__Supplied data__:
:::
[config.mk]
export PLATFORM = sky130hd
export DESIGN_NAME = multi_key_debounce_events_core
export DESIGN_NICKNAME = d
export VERILOG_FILES = /design/src/rtl/mkde_pkg.sv /design/src/rtl/mkde_front.sv /design/src/rtl/mkde_queue.sv /design/src/rtl/mkde_back.sv /design/src/rtl/multi_key_debounce_events_core.sv
export SDC_FILE = /design/constraint.sdc
export NUM_CORES = 1
export LEC_CHECK = 0
export ABC_AREA = 1
export BUFFER_PORTS_ARGS = -buffer_cell sky130_fd_sc_hd__buf_2
export CORE_MARGIN = 1
export CORE_UTILIZATION = 50
export CTS_BUF_LIST = sky130_fd_sc_hd__clkbuf_16
export DETAILED_ROUTE_END_ITERATION = 10
export PLACE_DENSITY = 0.71
export SETUP_SLACK_MARGIN = 0.3
export SLEW_MARGIN = 10
export SYNTH_ARGS = -nofsm -noshare
export SYNTH_HDL_FRONTEND = slang
export SYNTH_HIERARCHICAL = 1
export SYNTH_SLANG_ARGS = --single-unit
export TNS_END_PERCENT = 100
[constraint.sdc]
create_clock -name clk -period 8 [get_ports clk]
set_input_delay 0 -clock clk [delete_from_list [all_inputs] [get_ports clk]]
set_output_delay 0 -clock clk [all_outputs]
set_load 0.1 [all_outputs]
[src/rtl/mkde_pkg.sv]
// Package: shared constants, types and the per-key history function.
`timescale 1ns / 1ps
`default_nettype none
package mkde_pkg;

  localparam int NUM_KEYS    = 16;
  localparam int SLOTS       = 16;
  localparam int IDX_W       = 4;
  localparam int CODE_W      = 2;
  localparam int HIST_W      = 3;
  localparam int CFG_INDEX_W = 2;
  localparam int CFG_DATA_W  = 64;
  localparam int QUEUE_DEPTH = 2;
  localparam int QPTR_W      = (QUEUE_DEPTH > 1) ? $clog2(QUEUE_DEPTH) : 1;
  localparam int QCNT_W      = $clog2(QUEUE_DEPTH + 1);

  // Configuration register indexes
  localparam logic [CFG_INDEX_W-1:0] REG_KEY_ENABLE     = 2'd0;
  localparam logic [CFG_INDEX_W-1:0] REG_PRESS_POLARITY = 2'd1;
  localparam logic [CFG_INDEX_W-1:0] REG_EVENT_ENABLE   = 2'd2;

  // Event codes
  localparam logic [CODE_W-1:0] EV_UP      = 2'd0;
  localparam logic [CODE_W-1:0] EV_PUSH    = 2'd1;
  localparam logic [CODE_W-1:0] EV_RELEASE = 2'd2;
  localparam logic [CODE_W-1:0] EV_DOWN    = 2'd3;

  // History patterns
  localparam logic [HIST_W-1:0] H_UP      = 3'h0;
  localparam logic [HIST_W-1:0] H_GLITCH0 = 3'h2;
  localparam logic [HIST_W-1:0] H_PUSH    = 3'h3;
  localparam logic [HIST_W-1:0] H_RELEASE = 3'h4;
  localparam logic [HIST_W-1:0] H_GLITCH1 = 3'h5;
  localparam logic [HIST_W-1:0] H_DOWN    = 3'h7;

  // One classified sample: which keys emit, and each key's event code
  typedef struct packed {
    logic [SLOTS-1:0]        mask;
    logic [SLOTS*CODE_W-1:0] codes;
  } rec_t;

  typedef struct packed {
    logic [HIST_W-1:0] hist;
    logic              has;
    logic [CODE_W-1:0] ev;
  } hist_res_t;

  // Shift one sample into a history, cancel a lone glitch, classify
  function automatic hist_res_t hist_step(input logic [HIST_W-1:0] old_h,
                                          input logic pressed);
    hist_res_t r;
    r.hist = {old_h[HIST_W-2:0], pressed};
    r.has  = 1'b0;
    r.ev   = EV_UP;
    case (r.hist)
      H_UP:      begin r.has = 1'b1; r.ev = EV_UP;      end
      H_PUSH:    begin r.has = 1'b1; r.ev = EV_PUSH;    end
      H_RELEASE: begin r.has = 1'b1; r.ev = EV_RELEASE; end
      H_DOWN:    begin r.has = 1'b1; r.ev = EV_DOWN;    end
      H_GLITCH0: r.hist = H_UP;
      H_GLITCH1: r.hist = H_DOWN;
      default:   r.has = 1'b0;
    endcase
    return r;
  endfunction

endpackage
`default_nettype wire

[src/rtl/mkde_front.sv]
// Front end: configuration registers, key histories and sample classification.
`timescale 1ns / 1ps
`default_nettype none
module mkde_front
  import mkde_pkg::*;
(
  input  wire logic                   clk,
  input  wire logic                   rst,
  input  wire logic                   cfg_valid,
  input  wire logic [CFG_INDEX_W-1:0] cfg_index,
  input  wire logic [CFG_DATA_W-1:0]  cfg_data,
  input  wire logic                   accept,
  input  wire logic [SLOTS-1:0]       key_levels,
  output rec_t                        rec,
  output logic                        rec_valid
);

  logic [SLOTS-1:0]        key_enable;
  logic [SLOTS-1:0]        press_polarity;
  logic [4*SLOTS-1:0]      event_enable;
  logic [HIST_W-1:0]       key_history [SLOTS];
  logic [HIST_W-1:0]       key_history_next [SLOTS];
  hist_res_t               res [SLOTS];

  // Write configuration registers
  always_ff @(posedge clk) begin
    if (rst) begin
      key_enable     <= '0;
      press_polarity <= '0;
      event_enable   <= '0;
    end else if (cfg_valid) begin
      case (cfg_index)
        REG_KEY_ENABLE:     key_enable     <= cfg_data[SLOTS-1:0];
        REG_PRESS_POLARITY: press_polarity <= cfg_data[SLOTS-1:0];
        REG_EVENT_ENABLE:   event_enable   <= cfg_data[4*SLOTS-1:0];
        default:            ;
      endcase
    end
  end

  // Classify every key in parallel; disabled slots keep their history
  always_comb begin
    rec = '0;
    for (int k = 0; k < SLOTS; k++) begin
      res[k] = hist_step(key_history[k], key_levels[k] == press_polarity[k]);
      key_history_next[k] = key_history[k];
      if (k < NUM_KEYS && key_enable[k]) begin
        key_history_next[k] = res[k].hist;
        rec.mask[k] = res[k].has && event_enable[4*k + int'(res[k].ev)];
        rec.codes[CODE_W*k +: CODE_W] = res[k].ev;
      end
    end
    rec_valid = accept && (rec.mask != '0);
  end

  // Advance histories on each accepted word
  always_ff @(posedge clk) begin
    for (int k = 0; k < SLOTS; k++) begin
      if (rst) begin
        key_history[k] <= '0;
      end else if (accept) begin
        key_history[k] <= key_history_next[k];
      end
    end
  end

endmodule
`default_nettype wire

[src/rtl/mkde_queue.sv]
// Short queue of classified samples between front and back end.
`timescale 1ns / 1ps
`default_nettype none
module mkde_queue
  import mkde_pkg::*;
(
  input  wire logic clk,
  input  wire logic rst,
  input  wire logic wr_en,
  input  wire rec_t wr_data,
  input  wire logic rd_en,
  output rec_t      rd_data,
  output logic      full,
  output logic      empty
);

  rec_t              mem [QUEUE_DEPTH];
  logic [QPTR_W-1:0] wr_ptr;
  logic [QPTR_W-1:0] rd_ptr;
  logic [QCNT_W-1:0] count;
  logic              do_wr;
  logic              do_rd;

  assign full    = (count == QCNT_W'(QUEUE_DEPTH));
  assign empty   = (count == '0);
  assign do_wr   = wr_en && !full;
  assign do_rd   = rd_en && !empty;
  assign rd_data = mem[rd_ptr];

  // Store entries
  always_ff @(posedge clk) begin
    if (do_wr) begin
      mem[wr_ptr] <= wr_data;
    end
  end

  // Advance pointers and fill count
  always_ff @(posedge clk) begin
    if (rst) begin
      wr_ptr <= '0;
      rd_ptr <= '0;
      count  <= '0;
    end else begin
      if (do_wr) begin
        wr_ptr <= (wr_ptr == QPTR_W'(QUEUE_DEPTH - 1)) ? '0 : wr_ptr + 1'b1;
      end
      if (do_rd) begin
        rd_ptr <= (rd_ptr == QPTR_W'(QUEUE_DEPTH - 1)) ? '0 : rd_ptr + 1'b1;
      end
      count <= count + QCNT_W'(do_wr) - QCNT_W'(do_rd);
    end
  end

endmodule
`default_nettype wire

[src/rtl/mkde_back.sv]
// Back end: drain one event per cycle, while the receiver pops, from a classified sample into the output word.
`timescale 1ns / 1ps
`default_nettype none
module mkde_back
  import mkde_pkg::*;
(
  input  wire logic              clk,
  input  wire logic              rst,
  input  wire logic              q_empty,
  input  wire rec_t              q_data,
  output logic                   q_pop,
  input  wire logic              pop,
  output logic                   empty,
  output logic [IDX_W-1:0]       key_index,
  output logic [CODE_W-1:0]      event_code,
  output logic                   last
);

  logic [SLOTS-1:0]        work_mask;
  logic [SLOTS*CODE_W-1:0] work_codes;
  logic [SLOTS-1:0]        work_mask_next;
  logic [SLOTS-1:0]        rest_mask;
  logic [IDX_W-1:0]        low_idx;
  logic                    out_valid;
  logic                    pop_ok;
  logic                    consume;

  // Find lowest pending key
  always_comb begin
    low_idx = '0;
    for (int k = SLOTS - 1; k >= 0; k--) begin
      if (work_mask[k]) begin
        low_idx = IDX_W'(k);
      end
    end
  end

  assign pop_ok    = pop && out_valid;
  assign consume   = (work_mask != '0) && (!out_valid || pop_ok);
  assign rest_mask = work_mask & ~(SLOTS'(1) << low_idx);

  always_comb begin
    work_mask_next = consume ? rest_mask : work_mask;
    q_pop          = !q_empty && (work_mask_next == '0);
  end

  // Hold the sample being drained; reload from the queue when done
  always_ff @(posedge clk) begin
    if (rst) begin
      work_mask <= '0;
    end else if (q_pop) begin
      work_mask <= q_data.mask;
    end else begin
      work_mask <= work_mask_next;
    end
  end

  always_ff @(posedge clk) begin
    if (q_pop) begin
      work_codes <= q_data.codes;
    end
  end

  // Output word register
  always_ff @(posedge clk) begin
    if (rst) begin
      out_valid <= 1'b0;
    end else if (consume) begin
      out_valid <= 1'b1;
    end else if (pop_ok) begin
      out_valid <= 1'b0;
    end
  end

  always_ff @(posedge clk) begin
    if (consume) begin
      key_index  <= low_idx;
      event_code <= work_codes[CODE_W*low_idx +: CODE_W];
      last       <= (rest_mask == '0);
    end
  end

  assign empty = !out_valid;

endmodule
`default_nettype wire

[src/rtl/multi_key_debounce_events_core.sv]
// Top level: three-sample debouncer for up to 16 keys with an event queue.
//
// Input side: present a scan sample on key_levels and raise push; the word
// is taken at a clock edge where push is high and full is low.
// Output side: while empty is low, key_index, event_code and last describe
// the oldest event; raise pop to take it. Events leave in key order, and last
// marks the final event of a sample. A sample that raises no enabled event
// produces no output word at all.
// Path: the first event of a sample passes from the sample queue through the
// back end's work register into the output register. The back end drains one
// event per cycle while the receiver pops, so a sample of 1 to 16 events uses
// output bandwidth in proportion to its events; the front end takes a
// sample every cycle while the two-entry sample queue has room. A stalled
// receiver fills that queue and then raises full.
// Configuration: cfg_valid/cfg_ready write key_enable (0), press_polarity (1)
// or event_enable (2); cfg_ready is always high. Write only while idle.
// Reset (rst, synchronous, active high) clears registers, all key histories,
// the queue and the output word.
`timescale 1ns / 1ps
`default_nettype none
module multi_key_debounce_events_core
  import mkde_pkg::*;
(
  input  wire logic                   clk,
  input  wire logic                   rst,
  input  wire logic                   cfg_valid,
  output logic                        cfg_ready,
  input  wire logic [CFG_INDEX_W-1:0] cfg_index,
  input  wire logic [CFG_DATA_W-1:0]  cfg_data,
  input  wire logic                   push,
  output logic                        full,
  input  wire logic [SLOTS-1:0]       key_levels,
  input  wire logic                   pop,
  output logic                        empty,
  output logic [IDX_W-1:0]            key_index,
  output logic [CODE_W-1:0]           event_code,
  output logic                        last
);

  rec_t rec;
  rec_t q_data;
  logic rec_valid;
  logic q_full;
  logic q_empty;
  logic q_pop;
  logic accept;

  assign cfg_ready = 1'b1;
  assign full      = q_full;
  assign accept    = push && !q_full;

  mkde_front u_front (
    .clk        (clk),
    .rst        (rst),
    .cfg_valid  (cfg_valid),
    .cfg_index  (cfg_index),
    .cfg_data   (cfg_data),
    .accept     (accept),
    .key_levels (key_levels),
    .rec        (rec),
    .rec_valid  (rec_valid)
  );

  mkde_queue u_queue (
    .clk     (clk),
    .rst     (rst),
    .wr_en   (rec_valid),
    .wr_data (rec),
    .rd_en   (q_pop),
    .rd_data (q_data),
    .full    (q_full),
    .empty   (q_empty)
  );

  mkde_back u_back (
    .clk        (clk),
    .rst        (rst),
    .q_empty    (q_empty),
    .q_data     (q_data),
    .q_pop      (q_pop),
    .pop        (pop),
    .empty      (empty),
    .key_index  (key_index),
    .event_code (event_code),
    .last       (last)
  );

endmodule
`default_nettype wire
:::
__Task to carry out__:
Tally the lines of the material that contain the word "consume" and say the number, nothing more.

__Task result__:
5